Start of Block

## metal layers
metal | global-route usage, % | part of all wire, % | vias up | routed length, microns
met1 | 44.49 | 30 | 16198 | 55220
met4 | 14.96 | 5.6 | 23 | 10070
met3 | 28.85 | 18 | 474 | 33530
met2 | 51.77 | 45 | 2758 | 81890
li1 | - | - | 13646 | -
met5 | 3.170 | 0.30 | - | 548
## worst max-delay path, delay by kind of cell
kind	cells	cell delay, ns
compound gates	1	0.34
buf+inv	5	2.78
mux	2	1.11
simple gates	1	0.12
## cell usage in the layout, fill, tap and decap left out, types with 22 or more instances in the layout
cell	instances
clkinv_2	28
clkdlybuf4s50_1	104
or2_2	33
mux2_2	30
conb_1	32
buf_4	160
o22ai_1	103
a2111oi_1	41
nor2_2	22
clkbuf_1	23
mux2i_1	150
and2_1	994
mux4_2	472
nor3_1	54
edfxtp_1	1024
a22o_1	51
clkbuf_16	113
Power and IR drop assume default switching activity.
$ cat ./design.v
package pcmux;
typedef enum bit [1:0] {
    pc_plus4  = 2'b00
    ,alu_out  = 2'b01
    ,alu_mod2 = 2'b10
} pcmux_sel_t;
endpackage
package marmux;
typedef enum bit {
    pc_out = 1'b0
    ,alu_out = 1'b1
} marmux_sel_t;
endpackage
package cmpmux;
typedef enum bit {
    rs2_out = 1'b0
    ,i_imm = 1'b1
} cmpmux_sel_t;
endpackage
package alumux;
typedef enum bit {
    rs1_out = 1'b0
    ,pc_out = 1'b1
} alumux1_sel_t;
typedef enum bit [2:0] {
    i_imm    = 3'b000
    ,u_imm   = 3'b001
    ,b_imm   = 3'b010
    ,s_imm   = 3'b011
    ,j_imm   = 3'b100
    ,rs2_out = 3'b101
} alumux2_sel_t;
endpackage
package regfilemux;
typedef enum bit [3:0] {
    alu_out   = 4'b0000
    ,br_en    = 4'b0001
    ,u_imm    = 4'b0010
    ,lw       = 4'b0011
    ,pc_plus4 = 4'b0100
    ,lb        = 4'b0101
    ,lbu       = 4'b0110   
    ,lh        = 4'b0111
    ,lhu       = 4'b1000   
} regfilemux_sel_t;
endpackage
module register #(parameter width = 32)
(
    input clk,
    input rst,
    input load,
    input [width-1:0] in,
    output logic [width-1:0] out
);
logic [width-1:0] data;
always_ff @(posedge clk)
begin
    if (rst)
    begin
        data <= '0;
    end
    else if (load)
    begin
        data <= in;
    end
    else
    begin
        data <= data;
    end
end
always_comb
begin
    out = data;
end
endmodule : register
$ cat ./run.sh
#!/bin/bash
# OpenROAD 26Q1-2900-gdf79404cd8, Yosys 0.63+post, stock flow scripts
make -C /OpenROAD-flow-scripts/flow DESIGN_CONFIG=/design/flow/config.mk WORK_HOME=/design/flow/orfs finish
$ cat ./config.mk
export PLATFORM = sky130hd
export DESIGN_NAME = register
export DESIGN_NICKNAME = register
export VERILOG_FILES = /design/flow/design.v
export SDC_FILE = /design/flow/constraint.sdc
export NUM_CORES = 4
export LEC_CHECK = 1
export CORE_AREA = 10 10 91 91
export DIE_AREA = 0 0 101 101
$ cat ./constraint.sdc
current_design register

set clk_period 1.0
set clk_io_pct 0.2

create_clock -name clk0 -period $clk_period [get_ports {clk}]

set non_clock_inputs [all_inputs -no_clocks]
set_input_delay [expr $clk_period * $clk_io_pct] -clock clk0 $non_clock_inputs
set_output_delay [expr $clk_period * $clk_io_pct] -clock clk0 [all_outputs]
==> impl_metrics.xml <==
<?xml version="1.0" encoding="UTF-8"?>
<metrics>
  <group name="placed_design">
    <metric name="placed_area" unit="mm^2">0.001901</metric>
    <metric name="routabilityCongestion" unit="">0.6653</metric>
    <metric name="dp_slack" unit="ps">-107.0</metric>
    <metric name="dp_cells" unit="">243</metric>
    <metric name="io_buffer_count" unit="">66</metric>
    <metric name="post-dp-hpwl" unit="um">2308</metric>
  </group>
  <group name="timing">
    <metric name="worstMarginPinSlew" unit="ps">147.3</metric>
    <metric name="hold_slack" unit="ps">428.9</metric>
    <metric name="timing.slew.headroom" unit="%">89.90</metric>
    <metric name="tns_setup" unit="ps">0</metric>
    <metric name="worst_clock_skew" unit="ps">0</metric>
    <metric name="rsz0062_at_grt" unit="">false</metric>
    <metric name="layout_worst_path_cycle_share" unit="%">95.71</metric>
    <metric name="postLayoutSetupSlackWorst" unit="ps">42.87</metric>
    <metric name="timing.final.max_slew_violations" unit="">0</metric>
    <metric name="min_period" unit="ps">957.1</metric>
    <metric name="max_freq" unit="GHz">1.045</metric>
    <metric name="hold_viol" unit="">0</metric>
    <metric name="setup_viol" unit="">0</metric>
  </group>
  <group name="setup_path">
    <metric name="critical-path-max-stage-delay" unit="ps">320</metric>
    <metric name="timing.critical_path.arrival" unit="ps">760</metric>
    <metric name="critical_path.endpoint_type" unit="">output pin</metric>
    <metric name="critical_path.startpoint_type" unit="">flop</metric>
    <metric name="critPathKind" unit="">flop to output pin</metric>
    <metric name="timing.critical_path.max_delay_family" unit="">flip-flops</metric>
    <metric name="r2r_start" unit="">data[9]</metric>
    <metric name="crit_fanout" unit="">2</metric>
    <metric name="crit_start" unit="">data[1]</metric>
    <metric name="critPathRequiredTime" unit="ps">800</metric>
    <metric name="path_cells" unit="">clkdlybuf4s15_1</metric>
    <metric name="number_of_buffers_and_inverters_on_the_critical_path" unit="">1</metric>
    <metric name="crit_slowest_cell" unit="">sky130_fd_sc_hd__dfxtp_2</metric>
  </group>
  <group name="power">
    <metric name="leakage" unit="nW">0.8900</metric>
    <metric name="power.ir.vdd_worst" unit="mV">0.5737</metric>
    <metric name="power_density" unit="mW/mm^2">1502</metric>
  </group>
  <group name="finish">
    <metric name="top_regs" unit="">data x32</metric>
    <metric name="layout-drive-gt1-share" unit="%">42.53</metric>
    <metric name="area_grow_syn2layout" unit="%">63.23</metric>
    <metric name="largest-register" unit="">data</metric>
    <metric name="finalInstanceArea" unit="mm^2">0.001899</metric>
    <metric name="fin_cells" unit="">251</metric>
    <metric name="largest_reg_flops" unit="">32</metric>
  </group>
  <group name="yosys">
    <metric name="yosys-stat-cells" unit="">103</metric>
    <metric name="yosys_area" unit="mm^2">0.001164</metric>
    <metric name="yosysWarningCount" unit="">1</metric>
    <metric name="synth_seq_share" unit="%">55.05</metric>
    <metric name="synthDominantCellAreaShare" unit="%">55.05</metric>
    <metric name="syn_inst" unit="">103</metric>
    <metric name="synth.ff_latch_count" unit="">32</metric>
    <metric name="syn_avg_cell_area" unit="um^2">11.30</metric>
    <metric name="top_area_cell" unit="">sky130_fd_sc_hd__dfxtp_1</metric>
    <metric name="yosys.cell_types.count" unit="">6</metric>
    <metric name="synth.area.top_cells" unit="">sky130_fd_sc_hd__dfxtp_1 (55%), sky130_fd_sc_hd__mux2i_1 (28%), sky130_fd_sc_hd__nor2_1 (10%), sky130_fd_sc_hd__buf_12 (5.2%), sky130_fd_sc_hd__buf_6 (0.97%)</metric>
    <metric name="netlist_area" unit="mm^2">0.001164</metric>
  </group>
  <group name="drt">
    <metric name="highest-signal-layer" unit="">met4</metric>
    <metric name="drt.antenna.violating_nets" unit="">0</metric>
    <metric name="met1Wirelength" unit="um">1481</metric>
    <metric name="remaining_drc_errors" unit="">0</metric>
    <metric name="detail_route.wl_per_cell" unit="um">12.58</metric>
    <metric name="dr.pass1.iters" unit="">4</metric>
    <metric name="drt_iter0_drc" unit="">10</metric>
    <metric name="avgViaCountPerCell" unit="">3.745</metric>
    <metric name="vias" unit="">940</metric>
    <metric name="insertedDiodeCount" unit="">0</metric>
    <metric name="detail_route.wirelength" unit="um">3157</metric>
    <metric name="met3WireLength" unit="um">277</metric>
    <metric name="met2RoutedLength" unit="um">1321</metric>
  </group>
  <group name="global_routing">
    <metric name="grt_remaining_overflow" unit="">0</metric>
    <metric name="wire_length_of_the_first_global_routing_pass" unit="um">4947</metric>
    <metric name="antenna_found_initial" unit="">0</metric>
    <metric name="grt_start_max_net_pins" unit="">33</metric>
    <metric name="groute.usage.overall" unit="%">5.909</metric>
    <metric name="first_global_vias" unit="">945</metric>
  </group>
  <group name="floorplanning">
    <metric name="die_h" unit="um">101</metric>
    <metric name="rows" unit="">29</metric>
    <metric name="fp_util" unit="%">18.33</metric>
    <metric name="floorplan.die_area" unit="mm^2">0.01020</metric>
    <metric name="die_x" unit="um">101</metric>
    <metric name="design.core.area" unit="mm^2">0.006350</metric>
    <metric name="ios" unit="">67</metric>
  </group>
  <group name="flow_run">
    <metric name="tool_warnings" unit="">25</metric>
    <metric name="max-cap-violations" unit="">0</metric>
  </group>
  <group name="clocking">
    <metric name="numCtsBuffers" unit="">5</metric>
    <metric name="clkSinkCount" unit="">32</metric>
    <metric name="tritoncts" unit="">done</metric>
    <metric name="clk_latency_worst_skew_pair" unit="ps">270</metric>
    <metric name="root_buffer" unit="">sky130_fd_sc_hd__clkbuf_8</metric>
    <metric name="hold_buffers" unit="">0</metric>
    <metric name="h-tree-depth" unit="">2</metric>
    <metric name="clk_transition_reported_paths" unit="ps">60</metric>
    <metric name="cts.path.max_buffers" unit="">2</metric>
  </group>
  <group name="hold_path">
    <metric name="hp-start" unit="">load</metric>
    <metric name="hp-class" unit="">input pin to flop</metric>
  </group>
  <group name="status">
    <metric name="run_status" unit="">completed</metric>
  </group>
</metrics>
[path summary, 6_finish.rpt]
path,to,depth (start not counted),slack (ps)
worst max-delay path,out[1],1,40
worst min register to register,data[19],2,480
worst min-delay path,data[11],4,430
worst max register to register,data[9],3,300
[synthesized netlist by cell type (all sizes together)]
library cell / instances
buf: 4
clkbuf: 3
dfxtp: 32
mux2i: 32
nor2: 32
[power breakdown]
| group | total (mW) | internal, mW | switching, mW |
|---|---|---|---|
| registers | 1.40 | 1.37 | 0.0352 |
| clock network | 1.06 | 0.613 | 0.447 |
| logic | 0.392 | 0.265 | 0.126 |
| total | 2.85 | 2.24 | 0.608 |
[area by class of cell]
| type | instances | area (um^2) |
|---|---|---|
| Fill cell | 660 | 4451 |
| Sequential cell | 32 | 680.7 |
| Timing Repair Buffer | 71 | 585.6 |
| Multi-Input combinational cell | 64 | 440.4 |
| Clock buffer | 7 | 96.34 |
| Tap cell | 77 | 96.34 |
[kinds of logic (layout without fill, tap and decap cells)]
family | count (synthesis) | in the layout | share of synthesized area, %
buffers and inverters | 7 | 78 | 7.097
AND/OR/NAND/NOR | 32 | 32 | 10.32
multiplexers | 32 | 32 | 27.53
flip-flops | 32 | 32 | 55.05
[stage by stage]
step	util, %	power, mW
6_report	29.91	2.852
5_1_grt	29.91	3.034
4_1_cts	31.84	2.964
3_5_place_dp	29.93	1.879
3_3_place_gp	29.93	1.878
2_1_floorplan	-	1.569
[layer usage]
metal | global-route usage [%] | vias to the layer above
li1 | - | 476
met1 | 8.491 | 417
met2 | 8.354 | 42
met3 | 2.079 | 5
met4 | 1.286 | 0
met5 | 0 | -
[worst reg2reg max path: stages, from the launching register on]
cell	delay (ps)
sky130_fd_sc_hd__dfxtp_2	320
sky130_fd_sc_hd__buf_4	120
sky130_fd_sc_hd__mux2i_1	110
sky130_fd_sc_hd__nor2_1	50
[cell usage in the layout, fill, tap and decap left out, drive strengths merged]
master	instances
dfxtp	32
clkbuf	33
clkdlybuf4s50	33
nor2	32
buf	9
clkdlybuf4s15	3
mux2i	32
[what timing repair did]
item | 4_1_cts | 5_1_grt
hold endpoints to repair | 0 | 0
cloned | 0 | 0
gates resized | 100 | 26
setup endpoints to repair | 32 | 26
buffers inserted | 0 | 1
No activity file was given, so power comes from the tool's default toggle rates.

End of Block

TASK TO COMPLETE:
The answer must be every line of the data that contains the word "usage".

RESULT FOR THIS TASK:
metal | global-route usage, % | part of all wire, % | vias up | routed length, microns
## cell usage in the layout, fill, tap and decap left out, types with 22 or more instances in the layout
    <metric name="groute.usage.overall" unit="%">5.909</metric>
[layer usage]
metal | global-route usage [%] | vias to the layer above
[cell usage in the layout, fill, tap and decap left out, drive strengths merged]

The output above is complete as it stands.